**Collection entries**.

-- -- --

$ cat src/rtl/uart_pkg.sv
// Shared UART definitions: framer states, the expected hello message and counter limits.
`default_nettype none

package uart_pkg;

  typedef enum logic [2:0] {
    IDLE      = 3'd0,
    START     = 3'd1,
    DATA      = 3'd2,
    STOP      = 3'd3,
    WAIT_HIGH = 3'd4
  } rx_state_t;

  localparam int MESSAGE_LEN = 8;

  localparam logic [7:0] MSG [MESSAGE_LEN] = '{
    8'h48, 8'h65, 8'h6C, 8'h6C, 8'h6F, 8'h21, 8'h21, 8'h0A
  };

  localparam logic [7:0] SAT_MAX = 8'd255;

endpackage

`default_nettype wire

$ cat src/rtl/uart_rx_frame.sv
// 8N1 serial deframer: two-flop input synchronizer plus mid-bit sampling state machine.
`default_nettype none

module uart_rx_frame
  import uart_pkg::*;
#(
  parameter int clocks_per_bit = 4
) (
  input  logic       ser_clk,
  input  logic       rst_n,
  input  logic       SER_RX,
  output logic [7:0] rx_data,
  output logic       rx_valid,
  output logic       rx_frame_err
);

  localparam int TW = $clog2(clocks_per_bit);
  localparam logic [TW-1:0] HALF_LOAD = TW'(clocks_per_bit / 2 - 1);
  localparam logic [TW-1:0] FULL_LOAD = TW'(clocks_per_bit - 1);

  logic            sync_1;
  logic            rx_s;
  rx_state_t       state;
  logic [TW-1:0]   bit_timer;
  logic [2:0]      bit_idx;
  logic [7:0]      shift;

  always_ff @(posedge ser_clk or negedge rst_n) begin
    if (!rst_n) begin
      sync_1       <= 1'b1;
      rx_s         <= 1'b1;
      state        <= IDLE;
      bit_timer    <= '0;
      bit_idx      <= 3'd0;
      shift        <= 8'h00;
      rx_data      <= 8'h00;
      rx_valid     <= 1'b0;
      rx_frame_err <= 1'b0;
    end else begin
      sync_1       <= SER_RX;
      rx_s         <= sync_1;
      rx_valid     <= 1'b0;
      rx_frame_err <= 1'b0;

      case (state)
        IDLE: begin
          if (!rx_s) begin
            state     <= START;
            bit_timer <= HALF_LOAD;
          end
        end

        START: begin
          if (bit_timer != '0) begin
            bit_timer <= bit_timer - 1'b1;
          end else if (!rx_s) begin
            state     <= DATA;
            bit_timer <= FULL_LOAD;
            bit_idx   <= 3'd0;
          end else begin
            state <= IDLE;
          end
        end

        DATA: begin
          if (bit_timer != '0) begin
            bit_timer <= bit_timer - 1'b1;
          end else begin
            shift     <= {rx_s, shift[7:1]};
            bit_timer <= FULL_LOAD;
            if (bit_idx == 3'd7) begin
              state <= STOP;
            end else begin
              bit_idx <= bit_idx + 3'd1;
            end
          end
        end

        STOP: begin
          if (bit_timer != '0) begin
            bit_timer <= bit_timer - 1'b1;
          end else if (rx_s) begin
            rx_data  <= shift;
            rx_valid <= 1'b1;
            state    <= IDLE;
          end else begin
            rx_frame_err <= 1'b1;
            state        <= WAIT_HIGH;
          end
        end

        // A held-low line (break) must rise before another start can be detected.
        WAIT_HIGH: begin
          if (rx_s) begin
            state <= IDLE;
          end
        end

        default: state <= IDLE;
      endcase
    end
  end

endmodule

`default_nettype wire

$ cat src/rtl/uart_hello_check.sv
// Receives 8N1 bytes and checks them against the fixed hello message, counting good messages and errors.
`default_nettype none

module uart_hello_check
  import uart_pkg::*;
#(
  parameter int clocks_per_bit = 4,
  parameter int message_len    = 8
) (
  input  logic       ser_clk,
  input  logic       rst_n,
  input  logic       SER_RX,
  output logic [7:0] rx_data,
  output logic       rx_valid,
  output logic       rx_frame_err,
  output logic       msg_ok,
  output logic [7:0] msg_count,
  output logic [7:0] err_count,
  output logic [7:0] LEDS
);

  localparam int CW = (message_len > 1) ? $clog2(message_len) : 1;
  localparam logic [CW-1:0] LAST_IDX = CW'(message_len - 1);

  logic [CW-1:0] cursor;

  uart_rx_frame #(
    .clocks_per_bit(clocks_per_bit)
  ) u_frame (
    .ser_clk     (ser_clk),
    .rst_n       (rst_n),
    .SER_RX      (SER_RX),
    .rx_data     (rx_data),
    .rx_valid    (rx_valid),
    .rx_frame_err(rx_frame_err)
  );

  always_ff @(posedge ser_clk or negedge rst_n) begin
    if (!rst_n) begin
      cursor    <= '0;
      msg_ok    <= 1'b0;
      msg_count <= 8'h00;
      err_count <= 8'h00;
    end else begin
      msg_ok <= 1'b0;
      if (rx_valid) begin
        if (rx_data == MSG[cursor]) begin
          if (cursor == LAST_IDX) begin
            msg_ok <= 1'b1;
            cursor <= '0;
            if (msg_count != SAT_MAX) msg_count <= msg_count + 8'd1;
          end else begin
            cursor <= cursor + 1'b1;
          end
        end else begin
          if (err_count != SAT_MAX) err_count <= err_count + 8'd1;
          // A stray byte that is itself the message head restarts matching after it.
          cursor <= (rx_data == MSG[0]) ? CW'(1) : '0;
        end
      end else if (rx_frame_err) begin
        if (err_count != SAT_MAX) err_count <= err_count + 8'd1;
        cursor <= '0;
      end
    end
  end

  assign LEDS = msg_count;

endmodule

`default_nettype wire

$ cat config.mk
export PLATFORM = sky130hd
export DESIGN_NAME = uart_hello_check
export DESIGN_NICKNAME = d
export VERILOG_FILES = /design/src/rtl/uart_pkg.sv /design/src/rtl/uart_rx_frame.sv /design/src/rtl/uart_hello_check.sv
export SDC_FILE = /design/constraint.sdc
export NUM_CORES = 1
export LEC_CHECK = 0
export ABC_AREA = 1
export BUFFER_PORTS_ARGS = -buffer_cell sky130_fd_sc_hd__buf_2
export CAP_MARGIN = 20
export CORE_MARGIN = 5
export CORE_UTILIZATION = 30
export DETAILED_ROUTE_END_ITERATION = 12
export MAX_ROUTING_LAYER = met4
export PLACE_DENSITY = 0.5
export SETUP_SLACK_MARGIN = 0.1
export SYNTH_ARGS = -nofsm -noshare
export SYNTH_HDL_FRONTEND = slang
export SYNTH_SLANG_ARGS = --single-unit
$ cat constraint.sdc
create_clock -name ser_clk -period 5.55 [get_ports ser_clk]
set_clock_uncertainty 0.05 [all_clocks]
set_input_delay 0.2775 -clock ser_clk [delete_from_list [all_inputs] [get_ports ser_clk]]
set_output_delay 0.2775 -clock ser_clk [all_outputs]
set_load 0.1 [all_outputs]
==> impl_metrics.json, run 1 <==
{
  "core_area_mm2": 0.009196,
  "hold_violations": 0,
  "wl_um": 5882,
  "worstSetupStartpoint": "cursor[0]",
  "yosys_warnings": 0,
  "worstMarginPinSlew_ns": 0.6197,
  "crit_buf_inv": 3,
  "die_w_um": 106.9,
  "setup.worst_path.end_class": "flip-flop",
  "path_cells": "inv_1 > ha_1 > inv_1 > nand2_2 > nand2_2 > nand2_1 > inv_1 > nand3_1 > nor2_1 > nand4_2 > nand2_1 > nand2_1",
  "slew_headroom_pct": 58.69,
  "crit_fanout": 8,
  "grt_max_degree": 49,
  "hold_class": "in -> async",
  "p_leak_nw": 1.655,
  "syn-cell-area_mm2": 0.002815,
  "floorplan.initialDensity_pct": 30.61,
  "fin_setup_tns_ns": 0,
  "wl_per_cell_um": 11.93,
  "overflow": 0,
  "drive_gt1_share_pct": 21.20,
  "regToRegSetupSlack_ns": 3.45,
  "setup.worst_path.end": "LEDS[4]",
  "rr_startpoint": "cursor[0]",
  "finalMaxSlewViolations": 0,
  "run_status": "complete, no violations",
  "cts_hold_buf": 0,
  "ys_types": 32,
  "rsz0062_at_grt": "no",
  "post_drt_via_cell_ratio": 4.578,
  "avgSynthCellArea_um2": 8.090,
  "fmax_ghz": 0.4757,
  "cp.depth": 12,
  "stdcell_count": 493,
  "syn_nets": 362,
  "dp_cells": 485,
  "ys_seq_elements": 48,
  "cts.sinks": 48,
  "grt_antenna_before_repair": 0,
  "required_ns": 5.69,
  "synth_edf_count": 0,
  "gp_congestion": 0.7910,
  "die_area_mm2": 0.01142,
  "r2r-end": "LEDS[4]",
  "fp.dieH_um": 106.9,
  "irDropWorstVdd_mv": 0.2820,
  "layout.nets": 395,
  "cp.arrival_ns": 2.24,
  "diodes": 0,
  "max_stage_delay_ns": 0.45,
  "postCtsResizedCells": 0,
  "cp-start-kind": "flip-flop",
  "seq_area_frac_synth_pct": 42.76,
  "route.vias.total": 2257,
  "crit_type": "reg -> reg",
  "cts_root_buffer": "clkbuf_8",
  "p_total_w": 0.001020,
  "syn-instance-count": 348,
  "grt_pass1_wl_um": 10320,
  "clk_latency_ns": 0.29,
  "htreeDepth": 2,
  "setup_viol": 0,
  "period_share_pct": 37.88,
  "slowest_stage": "dfrtp_1",
  "ioPinCount": 38,
  "period_needed_ns": 2.102,
  "area_growth_pct": 11.38,
  "postCtsSetupBuffers": 0,
  "clock_path_buffers": 2,
  "cts_tree": "done",
  "io_buffer_count": 37,
  "ant_nets": 0,
  "crit_family": "simple AND/OR/NAND/NOR gates",
  "max_cap_violations": 0,
  "dp.final_hpwl_um": 4532,
  "drc": 0,
  "synthArstFlopShare_pct": 100.0,
  "drtIter0Drc": 84,
  "first_pass_iters": 4,
  "detailedPlace.worstSlack_ns": 3.468,
  "clk_pin_slew_worst_paths_ns": 0.09,
  "track_usage_pct": 11.32,
  "powerDensity_mw_per_mm2": 325.2,
  "fin_ws_ns": 3.448,
  "grt_pass1_vias": 2182,
  "cts_made_buffers": 5,
  "synth_flop_cell": "dfrtp_1",
  "rows": 35,
  "ff2ff_path_depth": 12
}
metrics by stage:
stage               hold WS (ns)  area [µm²]  util [%]
floorplan               -0.06809        2815         -
global placement          0.2969        3054     33.21
detailed placement        0.3000        3054     33.21
CTS                      0.01021        3136     34.10
global route             0.01041        3136     34.10
finish                   0.02297        3136     34.10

-- -- --

**Your task**. Lines in the records that hold "IDLE" should be tallied, with the total given on its own.

**Response**. 7